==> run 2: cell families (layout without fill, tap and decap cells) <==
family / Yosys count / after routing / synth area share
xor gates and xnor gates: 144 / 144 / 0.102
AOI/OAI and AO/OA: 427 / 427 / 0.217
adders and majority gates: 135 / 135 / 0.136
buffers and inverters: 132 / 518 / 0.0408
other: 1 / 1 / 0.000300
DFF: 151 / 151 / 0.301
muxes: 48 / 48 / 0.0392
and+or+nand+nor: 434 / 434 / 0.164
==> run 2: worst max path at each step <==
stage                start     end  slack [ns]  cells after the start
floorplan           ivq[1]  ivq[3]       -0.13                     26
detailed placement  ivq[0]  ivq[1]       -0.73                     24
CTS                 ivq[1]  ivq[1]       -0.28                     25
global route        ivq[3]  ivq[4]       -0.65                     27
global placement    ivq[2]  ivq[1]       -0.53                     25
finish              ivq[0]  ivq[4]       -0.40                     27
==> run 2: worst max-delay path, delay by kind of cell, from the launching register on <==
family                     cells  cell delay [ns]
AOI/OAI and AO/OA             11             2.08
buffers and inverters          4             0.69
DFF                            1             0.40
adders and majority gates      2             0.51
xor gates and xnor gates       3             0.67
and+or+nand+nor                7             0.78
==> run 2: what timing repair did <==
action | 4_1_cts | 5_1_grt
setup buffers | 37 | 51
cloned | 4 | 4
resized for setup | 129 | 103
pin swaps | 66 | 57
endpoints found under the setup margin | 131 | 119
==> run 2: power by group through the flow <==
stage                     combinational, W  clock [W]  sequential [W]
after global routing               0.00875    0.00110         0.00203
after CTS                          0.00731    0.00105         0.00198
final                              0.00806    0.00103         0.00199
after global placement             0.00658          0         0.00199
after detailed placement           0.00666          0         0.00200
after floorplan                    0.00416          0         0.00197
::::
:: Required work ::
Your task is an exact transcription of every line above.

:: The answer ::
==> run 2: cell families (layout without fill, tap and decap cells) <==
family / Yosys count / after routing / synth area share
xor gates and xnor gates: 144 / 144 / 0.102
AOI/OAI and AO/OA: 427 / 427 / 0.217
adders and majority gates: 135 / 135 / 0.136
buffers and inverters: 132 / 518 / 0.0408
other: 1 / 1 / 0.000300
DFF: 151 / 151 / 0.301
muxes: 48 / 48 / 0.0392
and+or+nand+nor: 434 / 434 / 0.164
==> run 2: worst max path at each step <==
stage                start     end  slack [ns]  cells after the start
floorplan           ivq[1]  ivq[3]       -0.13                     26
detailed placement  ivq[0]  ivq[1]       -0.73                     24
CTS                 ivq[1]  ivq[1]       -0.28                     25
global route        ivq[3]  ivq[4]       -0.65                     27
global placement    ivq[2]  ivq[1]       -0.53                     25
finish              ivq[0]  ivq[4]       -0.40                     27
==> run 2: worst max-delay path, delay by kind of cell, from the launching register on <==
family                     cells  cell delay [ns]
AOI/OAI and AO/OA             11             2.08
buffers and inverters          4             0.69
DFF                            1             0.40
adders and majority gates      2             0.51
xor gates and xnor gates       3             0.67
and+or+nand+nor                7             0.78
==> run 2: what timing repair did <==
action | 4_1_cts | 5_1_grt
setup buffers | 37 | 51
cloned | 4 | 4
resized for setup | 129 | 103
pin swaps | 66 | 57
endpoints found under the setup margin | 131 | 119
==> run 2: power by group through the flow <==
stage                     combinational, W  clock [W]  sequential [W]
after global routing               0.00875    0.00110         0.00203
after CTS                          0.00731    0.00105         0.00198
final                              0.00806    0.00103         0.00199
after global placement             0.00658          0         0.00199
after detailed placement           0.00666          0         0.00200
after floorplan                    0.00416          0         0.00197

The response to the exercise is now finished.